SHANDLING, GARRY (1949– 2016), U.S. comedian-actor. Shandling was born in Chicago, Ill., and moved with his family to Tucson, Arizona, for the health of his older brother Barry, who later died from cystic fibrosis. Growing up, Shandling was a fan of comedy, often watching The Tonight Show and Woody Allen films. After graduating from Palo Verde High School, Shandling went on to study electrical engineering and then marketing at the University of Arizona. However, he was more interested in writing jokes than taking notes in class. After completing his bachelor's degree, he remained at his alma mater for postgraduate work in creative writing.
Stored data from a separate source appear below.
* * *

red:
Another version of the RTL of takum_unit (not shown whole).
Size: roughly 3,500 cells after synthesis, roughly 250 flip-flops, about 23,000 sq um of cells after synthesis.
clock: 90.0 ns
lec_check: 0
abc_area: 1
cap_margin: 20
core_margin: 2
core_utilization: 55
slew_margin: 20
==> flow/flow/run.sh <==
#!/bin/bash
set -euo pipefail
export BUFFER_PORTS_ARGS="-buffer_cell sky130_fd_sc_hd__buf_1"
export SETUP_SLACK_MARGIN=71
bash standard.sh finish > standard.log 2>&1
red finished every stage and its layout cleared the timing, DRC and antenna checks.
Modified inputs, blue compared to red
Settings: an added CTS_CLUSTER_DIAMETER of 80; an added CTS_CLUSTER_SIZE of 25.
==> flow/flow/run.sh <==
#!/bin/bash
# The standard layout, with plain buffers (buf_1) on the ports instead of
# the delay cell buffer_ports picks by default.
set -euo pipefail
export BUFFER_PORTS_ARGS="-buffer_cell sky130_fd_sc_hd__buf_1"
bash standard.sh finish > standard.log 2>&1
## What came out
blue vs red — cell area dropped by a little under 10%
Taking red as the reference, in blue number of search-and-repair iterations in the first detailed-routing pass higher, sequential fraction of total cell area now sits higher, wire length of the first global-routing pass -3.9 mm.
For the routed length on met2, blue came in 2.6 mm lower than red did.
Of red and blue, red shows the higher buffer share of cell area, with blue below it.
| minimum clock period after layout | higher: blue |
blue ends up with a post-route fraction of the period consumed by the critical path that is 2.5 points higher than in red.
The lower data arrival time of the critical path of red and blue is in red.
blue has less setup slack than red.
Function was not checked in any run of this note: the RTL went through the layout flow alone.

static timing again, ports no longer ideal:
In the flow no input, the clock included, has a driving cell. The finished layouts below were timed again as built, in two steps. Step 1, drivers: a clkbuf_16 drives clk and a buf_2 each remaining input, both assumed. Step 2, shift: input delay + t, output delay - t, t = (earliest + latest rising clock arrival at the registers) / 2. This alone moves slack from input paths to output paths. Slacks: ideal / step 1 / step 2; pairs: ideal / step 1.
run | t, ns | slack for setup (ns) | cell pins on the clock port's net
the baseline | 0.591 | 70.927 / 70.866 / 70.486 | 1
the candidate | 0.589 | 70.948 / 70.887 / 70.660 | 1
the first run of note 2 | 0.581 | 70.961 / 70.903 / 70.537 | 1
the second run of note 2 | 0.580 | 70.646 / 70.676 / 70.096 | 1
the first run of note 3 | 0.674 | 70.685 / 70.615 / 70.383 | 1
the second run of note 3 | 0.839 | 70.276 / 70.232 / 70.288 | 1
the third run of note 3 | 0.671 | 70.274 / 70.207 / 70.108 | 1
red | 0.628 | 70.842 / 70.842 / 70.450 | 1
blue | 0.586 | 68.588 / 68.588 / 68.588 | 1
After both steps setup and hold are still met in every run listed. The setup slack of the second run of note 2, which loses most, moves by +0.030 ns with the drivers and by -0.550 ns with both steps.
What follows belongs to an exercise in optimizing a design on an open flow for small area, a short achievable clock period and few clock cycles; a production flow would make more cautious choices. At most, simulation tests tie the RTL to the original design; equivalence was not proved. No activity file was given, so power comes from the tool's default toggle rates.

== old ==
==> flow/design.v <==
module ups_deframer (
    input  wire       clk,
    input  wire       rst,
    input  wire       in_valid,
    input  wire [7:0] in_byte,
    output wire       in_ready,
    output wire       out_valid,
    input  wire       out_ready,
    output wire [7:0] out_data,
    output wire       out_len,
    output wire [1:0] dfr_state,
    output wire [7:0] emits,
    output wire [7:0] pos_push,
    output wire [7:0] pos_look,
    output wire [7:0] pos_start
);
    localparam [7:0] MAGIC = 8'h55;
    localparam [1:0] ST_SEARCH = 2'd0;
    localparam [1:0] ST_HDR    = 2'd1;
    localparam [1:0] ST_BODY   = 2'd2;
    localparam [2:0] W_SCAN1 = 3'd1;   
    localparam [2:0] W_ADDR  = 3'd2;   
    localparam [2:0] W_SIZE  = 3'd3;   
    localparam [2:0] W_SUM   = 3'd4;   
    reg [7:0]  ring [0:63];
    reg [63:0] cand;
    reg [6:0] push;
    reg [6:0] look;
    reg [6:0] start;
    reg [1:0] state;
    reg [7:0] emit_cnt;
    reg [7:0] prev;      
    reg [6:0] size;      
    reg [7:0] cs;        
    reg       eng;       
    reg [2:0] wst;
    reg [5:0] k;         
    reg       first;     
    reg       em;        
    reg       o_len;
    reg [7:0] o_data;
    reg [5:0] e_left;    
    reg [5:0] raddr;     
    function [7:0] chk_step;
        input [7:0] c;
        input [7:0] b;
        begin
            chk_step = (c ^ b) + 8'd1;
        end
    endfunction
    function [7:0] hcs_of;
        input [7:0] s;
        begin
            hcs_of = chk_step(8'h56, s);
        end
    endfunction
    function [7:0] cs3_of;
        input [7:0] s;
        reg [7:0] h;
        begin
            h = hcs_of(s);
            cs3_of = chk_step(chk_step(chk_step(h, MAGIC), s), h);
        end
    endfunction
    wire busy = eng || em;
    wire take = in_valid && !busy;
    wire in_magic   = (in_byte == MAGIC);
    wire prev_magic = (prev == MAGIC);
    wire prev_szok  = (prev >= 8'd3) && (prev <= 8'd64);
    wire hv_now     = (in_byte == hcs_of(prev)) && prev_szok;
    wire [6:0] push1 = push + 7'd1;
    wire [6:0] avail = push - start;    
    wire [5:0] s6    = start[5:0];
    wire [5:0] p6    = push[5:0];
    wire [6:0]  avail_l = push - look;           
    wire [2:0]  lo      = look[2:0];
    wire [7:0]  grp     = cand[{look[5:3], 3'd0} +: 8];
    wire [3:0]  room    = 4'd8 - {1'b0, lo};     
    reg  [7:0]  vmask;
    integer i;
    always @(*)
        for (i = 0; i < 8; i = i + 1)
            vmask[i] = (i >= lo) && ({4'd0, i[2:0]} - {4'd0, lo} < avail_l);
    wire [7:0]  v = grp & vmask;
    reg  [2:0]  vb;
    always @(*) begin
        vb = 3'd0;
        for (i = 7; i >= 0; i = i - 1)
            if (v[i]) vb = i[2:0];
    end
    wire       found = |v;
    wire [6:0] fpos  = {look[6:3], vb};
    wire [6:0] fdist = push - fpos;
    wire       fnear = (fdist < 7'd3);
    wire       s_end = (avail_l <= {3'd0, room});   
    wire [7:0] rd = ring[raddr];
    wire [7:0] cs_cur = first ? cs3_of({1'b0, size}) : cs;
    assign in_ready  = !busy;
    assign out_valid = em;
    assign out_len   = o_len;
    assign out_data  = o_data;
    assign dfr_state = state;
    assign emits     = emit_cnt;
    assign pos_push  = {1'b0, push};
    assign pos_look  = {1'b0, look};
    assign pos_start = (state == ST_SEARCH) ? 8'hFF : {1'b0, start};
    wire [63:0] wdec = 64'd1 << p6;
    wire [63:0] we   = wdec & {64{!busy}};
    integer w;
    always @(posedge clk) begin
        for (w = 0; w < 64; w = w + 1) begin
            if (we[w]) ring[w] <= in_byte;
            if (we[w])
                cand[w] <= in_magic;
            else if (we[(w + 2) & 63] && in_valid && !hv_now)
                cand[w] <= 1'b0;
        end
        if (take)
            prev <= in_byte;
    end
    always @(posedge clk) begin
        if (rst) begin
            push     <= 7'd0;
            look     <= 7'd0;
            start    <= 7'd0;
            state    <= ST_SEARCH;
            emit_cnt <= 8'd0;
            eng      <= 1'b0;
            wst      <= W_SCAN1;
            em       <= 1'b0;
        end else begin
            if (em && out_ready) begin
                if (e_left == 6'd0) begin
                    em <= 1'b0;
                end else begin
                    o_len  <= 1'b0;
                    o_data <= rd;
                    raddr  <= raddr + 6'd1;
                    e_left <= e_left - 6'd1;
                end
            end
            if (take) begin
                push     <= push1;
                emit_cnt <= 8'd0;
                case (state)
                    ST_SEARCH: begin
                        look <= push1;
                        if (in_magic) begin
                            start <= push;
                            state <= ST_HDR;
                        end
                    end
                    ST_HDR: begin
                        if (avail == 7'd2) begin
                            if (hv_now && prev == 8'd3) begin
                                look  <= push1;
                                state <= ST_SEARCH;
                            end else if (hv_now) begin
                                state <= ST_BODY;
                                size  <= prev[6:0];
                                first <= 1'b1;
                            end else if (prev_magic) begin
                                start <= push - 7'd1;
                                look  <= push;
                            end else if (in_magic) begin
                                start <= push;
                                look  <= push1;
                            end else begin
                                look  <= push1;
                                state <= ST_SEARCH;
                            end
                        end
                    end
                    default: begin   
                        if (avail == size - 7'd1) begin
                            if (cs_cur == in_byte) begin
                                em       <= 1'b1;
                                o_len    <= 1'b1;
                                o_data   <= {1'b0, size} - 8'd4;
                                e_left   <= size[5:0] - 6'd4;
                                raddr    <= s6 + 6'd3;
                                emit_cnt <= 8'd1;
                            end
                            look  <= start + 7'd1;
                            state <= ST_SEARCH;
                            eng   <= 1'b1;
                            wst   <= W_SCAN1;
                        end else begin
                            cs    <= chk_step(cs_cur, in_byte);
                            first <= 1'b0;
                        end
                    end
                endcase
            end else if (eng) begin
                case (wst)
                    W_SCAN1: begin
                        if (!found) begin
                            if (s_end) begin
                                look <= push;
                                eng  <= 1'b0;
                            end else begin
                                look <= {look[6:3] + 4'd1, 3'd0};
                            end
                        end else begin
                            start <= fpos;
                            look  <= fpos + 7'd1;
                            if (fnear) begin
                                state <= ST_HDR;
                                eng   <= 1'b0;
                            end else begin
                                state <= ST_BODY;
                                wst   <= W_ADDR;
                            end
                        end
                    end
                    W_ADDR: begin
                        if (!em) begin
                            raddr <= s6 + 6'd1;
                            wst   <= W_SIZE;
                        end
                    end
                    W_SIZE: begin
                        size  <= rd[6:0];
                        first <= 1'b1;
                        k     <= 6'd3;
                        raddr <= s6 + 6'd3;
                        if (rd == 8'd3) begin
                            state <= ST_SEARCH;
                            wst   <= W_SCAN1;
                        end else begin
                            wst   <= W_SUM;
                        end
                    end
                    default: begin   
                        if ({1'b0, k} == avail) begin
                            eng <= 1'b0;
                            wst <= W_SCAN1;
                        end else if ({1'b0, k} == size - 7'd1) begin
                            if (cs_cur == rd) begin
                                em       <= 1'b1;
                                o_len    <= 1'b1;
                                o_data   <= {1'b0, size} - 8'd4;
                                e_left   <= size[5:0] - 6'd4;
                                raddr    <= s6 + 6'd3;
                                emit_cnt <= emit_cnt + 8'd1;
                            end
                            state <= ST_SEARCH;
                            wst   <= W_SCAN1;
                        end else begin
                            cs    <= chk_step(cs_cur, rd);
                            first <= 1'b0;
                            k     <= k + 6'd1;
                            raddr <= raddr + 6'd1;
                        end
                    end
                endcase
            end
        end
    end
endmodule
This is an optimization exercise on Yosys and OpenROAD, whose aim is small area, a short achievable clock period and few clock cycles per item, not a production implementation. The RTL was checked by simulation tests, not by an equivalence proof against the original design. Power and IR drop assume default switching activity.

== job 8765 ==
// vospi_engine
module vospi_engine #(
    parameter LINE_WIDTH   = 80,
    parameter PPS          = 60,       
    parameter SEGS_MULTI   = 4,        
    parameter MARKER_ID    = 20,
    parameter QUIET_MS     = 200
) (
    input  wire        clk,
    input  wire        rst,
    input  wire        cmd_valid,
    output wire        cmd_ready,
    input  wire [2:0]  cmd_op,
    input  wire [7:0]  cmd_hint,
    input  wire        cfg_ok,
    output reg         cfg_req,
    output reg         rsp_valid,
    output wire [1:0]  rsp_code,
    output reg         rsp_active,
    input  wire [31:0] now,
    output reg         xfer_start,
    output reg         xfer_abort,
    input  wire        rx_valid,
    output wire        rx_ready,
    input  wire [15:0] rx_data,
    input  wire        pool_avail,
    input  wire [3:0]  pool_slot,
    output reg         acq_take,
    output reg         rel_valid,
    output reg         rel_used,
    output wire [3:0]  rel_slot,
    output wire        mem_we,
    output wire [3:0]  mem_slot,
    output wire [15:0] mem_addr,
    output wire [15:0] mem_wdata
);
For scale: roughly 2300 cells after synthesis, ~1500 flip-flops.
clock: 10.0 ns
lec_check: 0
cap_margin: 20
core_margin: 2
core_utilization: 70
cts_cluster_diameter: 55
cts_cluster_size: 25
slew_margin: 20
standard.sh (not shown) runs the stock make flow with config.mk's settings and CLKGATE_MAP_FILE= SYNTH_SCRIPT=/design/flow/synth_recipe.tcl, a recipe that flattens the netlist after the stock synthesis.
==> flow/flow/run.sh <==
#!/bin/bash
# The standard ORFS layout (the standard.sh), asking timing repair for
# more setup slack than the clock period needs and buffering the ports with
# buf_1 instead of the default delay buffer.
set -euo pipefail
bash standard.sh 'SETUP_SLACK_MARGIN=6.9' 'BUFFER_PORTS_ARGS=-buffer_cell sky130_fd_sc_hd__buf_1' finish > orfs_make.log 2>&1
Testbench counts of job 8765, summed over its fixed seeds: cycles 423,840, items 5,100.
What follows belongs to an exercise in optimizing a design on an open flow for small area; a production flow would make more cautious choices.
RTL that was checked went through simulation tests only; none was proved equivalent to the original.
Power and IR drop assume default switching activity.

==> wip/harbor: inputs <==
Design sgp41_pl, start of the top module:
module sgp41_pl (
    input  wire        clk,
    input  wire        rst,
    input  wire        req_valid,
    input  wire [2:0]  req_op,
    input  wire [7:0]  req_addr,
    input  wire [15:0] req_p0,
    input  wire [15:0] req_p1,
    output wire        busy,
    output reg         done,
    output reg  [2:0]  res_status,
    output reg  [2:0]  res_op,
    output wire [1:0]  res_nwords,
    output wire [15:0] res_w0,
    output wire [15:0] res_w1,
    output wire [15:0] res_w2,
    output reg         res_bound,
    output wire        st_pass,
    output wire        st_voc_fail,
    output wire        st_nox_fail,
    input  wire [15:0] crc_in,
    output wire [7:0]  crc_out,
    output wire        t_valid,
    output wire [2:0]  t_kind,
    output wire [7:0]  t_addr,
    output wire [7:0]  t_hnd,
    output reg  [3:0]  t_len,
    output wire [63:0] t_wdata,
    input  wire        t_done,
    input  wire        t_ok,
    input  wire [7:0]  t_rhnd,
    input  wire [71:0] t_rdata,
    output wire        z_valid,
    output reg  [8:0]  z_ms,
    input  wire        z_done
);
export LEC_CHECK = 0
export CAP_MARGIN = 20
export CORE_MARGIN = 2
export CORE_UTILIZATION = 40
export SLEW_MARGIN = 20
create_clock -name core_clock -period 10.0 [get_ports {clk}]
standard.sh (not shown) runs the stock make flow with config.mk's settings and CLKGATE_MAP_FILE= SYNTH_SCRIPT=/design/flow/synth_recipe.tcl, a recipe that flattens the netlist after the stock synthesis.
==> flow/flow/run.sh <==
#!/bin/bash
# Layout flow: the standard ORFS flow (standard.sh) with three changes
# that only change how the layout is made:
#  - synthesis maps the logic with an area-oriented ABC script
#    (flow/abc_area.script) instead of ORFS's speed script; everything else in
#    the synthesis (synth_recipe.tcl and ORFS synth.tcl) is unchanged, so the
#    registers keep their standard names and cell types;
#  - the port buffers are sky130_fd_sc_hd__buf_1 (ORFS picks a larger cell);
#  - CTS uses clkbuf_8 and adds no dummy loads to balance the leaf nets.
# Each tool's output goes to a log file here; ORFS's own logs are in orfs/logs.
set -euo pipefail
here=$(pwd)
flowdir=$(cd "$(dirname "${BASH_SOURCE[0]}")" && pwd)

# synthesis script: the standard flow's, with ABC's script swapped for the area script
{
  echo "proc abc {args} {"
  echo "  set i [lsearch -exact \$args -script]"
  echo "  if {\$i >= 0} { lset args [expr {\$i + 1}] {$flowdir/abc_area.script} }"
  echo "  puts \"area flow: abc runs with \$args\""
  echo "  yosys abc {*}\$args"
  echo "}"
  cat synth_recipe.tcl
} > area_synth.tcl
sed "s#SYNTH_SCRIPT=[^ ]*synth_recipe.tcl#SYNTH_SCRIPT=$here/area_synth.tcl#" standard.sh > area_standard.sh
grep -q "SYNTH_SCRIPT=$here/area_synth.tcl" area_standard.sh

export BUFFER_PORTS_ARGS="-buffer_cell sky130_fd_sc_hd__buf_1"
export CTS_ARGS="-sink_clustering_enable -repair_clock_nets -buf_list sky130_fd_sc_hd__clkbuf_8 -dont_use_dummy_load"
bash area_standard.sh > run_standard.log 2>&1
==> flow/flow/abc_area.script <==
strash
&get -n
&deepsyn -T 30
&put
strash
dc2
dch -f
amap
topo
==> wip/willow (differences from wip/harbor) <==
--- a/flow/design.v
+++ b/flow/design.v
@@ -255,13 +255,13 @@
             res_bound  <= bound_n;
             if (accept) res_op <= req_op;
         end
     end
     always @(posedge clk) begin
-        if (phase == PH_OPEN) hnd <= t_rhnd;
-        if (phase == PH_READ) chk <= 1'b1;
-        else if (phase == PH_IDLE) chk <= 1'b0;
+        if (phase == PH_OPEN && t_done && t_ok) hnd <= t_rhnd;
+        if (ld_rd) chk <= 1'b1;
+        else if (accept) chk <= 1'b0;
     end
     always @(posedge clk) begin
         if (!rot)
             lf <= 8'hFF;
         else
Settings changed: CORE_UTILIZATION 40 to 65.
==> wip/amber (differences from wip/harbor) <==
--- a/flow/design.v
+++ b/flow/design.v
@@ -127,12 +127,11 @@
     assign res_w1     = ring[47:32];
     assign res_w2     = ring[23:8];
     assign res_nwords = (res_status == ST_OK) ? n_resp : 2'd0;
     always @* begin
         if (phase == PH_READ)
-            t_len = {n_resp[1] & n_resp[0], n_resp[1] & !n_resp[0],
-                     n_resp[1] ^ n_resp[0], n_resp[0]};             
+            t_len = {n_resp, 1'b0} + {2'b00, n_resp};
         else if (res_op == OP_CONDITION || res_op == OP_MEASURE)
             t_len = 4'd8;
         else
             t_len = 4'd2;
         z_ms = delay_ms(res_op);
@@ -255,13 +254,13 @@
             res_bound  <= bound_n;
             if (accept) res_op <= req_op;
         end
     end
     always @(posedge clk) begin
-        if (phase == PH_OPEN) hnd <= t_rhnd;
-        if (phase == PH_READ) chk <= 1'b1;
-        else if (phase == PH_IDLE) chk <= 1'b0;
+        if (phase == PH_OPEN && t_done && t_ok) hnd <= t_rhnd;
+        if (ld_rd) chk <= 1'b1;
+        else if (accept) chk <= 1'b0;
     end
     always @(posedge clk) begin
         if (!rot)
             lf <= 8'hFF;
         else
@@ -269,14 +268,14 @@
         if (!rot) begin
             bitn  <= 3'd0;
             byten <= 2'd0;
             trip  <= 2'd0;
         end else begin
-            bitn <= {bitn[2] ^ (bitn[1] & bitn[0]), bitn[1] ^ bitn[0], !bitn[0]};
+            bitn <= bitn + 3'd1;
             if (last_bit) begin
-                byten <= {byten[0], !(byten[1] | byten[0])};    
-                if (byten[1]) trip <= {trip[0], !(trip[1] | trip[0])};
+                byten <= byten[1] ? 2'd0 : byten + 2'd1;
+                if (byten[1]) trip <= trip + 2'd1;
             end
         end
         bad <= rot & bad_now;
         nz  <= rot & (nz | (!byten[1] & d));
         no  <= rot & (no | (!byten[1] & !d));
==> flow/flow/run.sh (replaced) <==
#!/bin/bash
set -euo pipefail
here=$(pwd)
flowdir=$(cd "$(dirname "${BASH_SOURCE[0]}")" && pwd)

# synthesis script: the standard flow's, with ABC's script swapped for the area script
{
  echo "proc abc {args} {"
  echo "  set i [lsearch -exact \$args -script]"
  echo "  if {\$i >= 0} { lset args [expr {\$i + 1}] {$flowdir/abc_area.script} }"
  echo "  yosys abc {*}\$args"
  echo "}"
  cat synth_recipe.tcl
} > area_synth.tcl
sed "s#SYNTH_SCRIPT=[^ ]*synth_recipe.tcl#SYNTH_SCRIPT=$here/area_synth.tcl#" standard.sh > area_standard.sh
grep -q "SYNTH_SCRIPT=$here/area_synth.tcl" area_standard.sh

export BUFFER_PORTS_ARGS="-buffer_cell sky130_fd_sc_hd__buf_1"
bash area_standard.sh > run_standard.log 2>&1
Settings changed: CTS_BUF_LIST from default to sky130_fd_sc_hd__clkbuf_8.
==> run notes <==
The highest sequential power belongs to wip/willow, the lowest to wip/harbor.
The highest sequential share of layout area belongs to wip/willow, the lowest to wip/amber.
Between wip/harbor and wip/amber, the lower critical path depth is in wip/harbor (gap 4).
wip/harbor completed without violations. wip/amber went through all stages and came out clean. wip/willow passed the timing, DRC and antenna checks.
The lowest routed wire length belongs to wip/amber, the highest to wip/willow.
Function not checked in wip/harbor: the RTL went through the layout flow alone.

-- static timing again, ports no longer ideal --
In the flow no input, the clock included, has a driving cell. The finished layouts below were timed again as built, in two steps.
Step 1 assumes that a clkbuf_16 drives the clock port and a buf_2 every other input.
Step 2 adds t to the input delays and takes it off the output delays; t is the mean of the earliest and latest rising clock arrival at the registers after step 1. Input paths then give back, and output paths get back, about the clock's delay inside the block.
a / b / c = ideal / step 1 / step 2; a / b = the first two.
| run | shift t [ns] | setup WS [ns] | worst setup path after step 2 |
|---|---|---|---|
| wip/harbor | 0.397 | 4.433 / 4.410 / 4.410 | input to output |
| wip/willow | 0.389 | 3.830 / 3.807 / 3.807 | input to output |
| wip/amber | 0.418 | 3.989 / 3.964 / 3.964 | input to output |
After both steps setup and hold are still met in every run listed. For wip/amber, which loses most, drivers alone change the setup slack by -0.025 ns; drivers and shift together by -0.025 ns.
After meeting George Carlin following a Tucson performance and getting positive feedback from some material he had written, Shandling moved to Los Angeles in 1973. He wrote scripts for Sanford and Son (1972–77), Welcome Back, Kotter (1975–79) and Three's Company (1977–84). In 1977, a freak traffic accident left him with a crushed spleen and other serious injuries. As he recovered, he vowed to become a vegetarian, take up exercise, and try his hand at stand-up comedy. In 1978, he made his first stand-up appearance at a Comedy Store amateur night. He continued to work on his stand-up routine, which featured self-deprecating humor about his appearance and his inadequacies with women. On March 18, 1981, he made his first appearance on Johnny Carson's Tonight Show, a major break that aided his stand-up career. In 1984, Shandling wrote and starred in Garry Shandling Alone in Vegas for Showtime. Two years later, he had parlayed multiple appearances on The Tonight Show into a permanent guest host spot, but later turned it down to focus on his Showtime sitcom spoof, It's Garry Shandling's Show (1986–90), which was later rebroadcast on the FOX network. Like his sitcom lampoon, his next series, HBO's popular The Larry Sanders Show (1992–98), ridiculed television talk shows. In 1993, Shandling turned down a $5 million offer from NBC to take over Late Night from David Letterman, who had moved to CBS. Shandling made his first feature film appearance with a cameo in The Night We Never Met (1993), which he followed with a supporting role in Love Affair (1994) and a dramatic part as a Hollywood producer in Hurlyburly (1998). He co-wrote and starred in the feature comedy What Planet Are You From? (2000), and in 2004 he hosted the Primetime Emmy Awards. In 2006, he joined an all-star cast to voice the animated film Over the Hedge.
Garry Shandling died on March 24, 2016, at age 66.
"Shandling, Garry," in: Newsmakers, Issue 4 (1995); "Shandling, Garry," in: Contemporary Authors (2003); "What Planet Is Garry Shandling From?" in: Jewish Journal (March 3, 2000).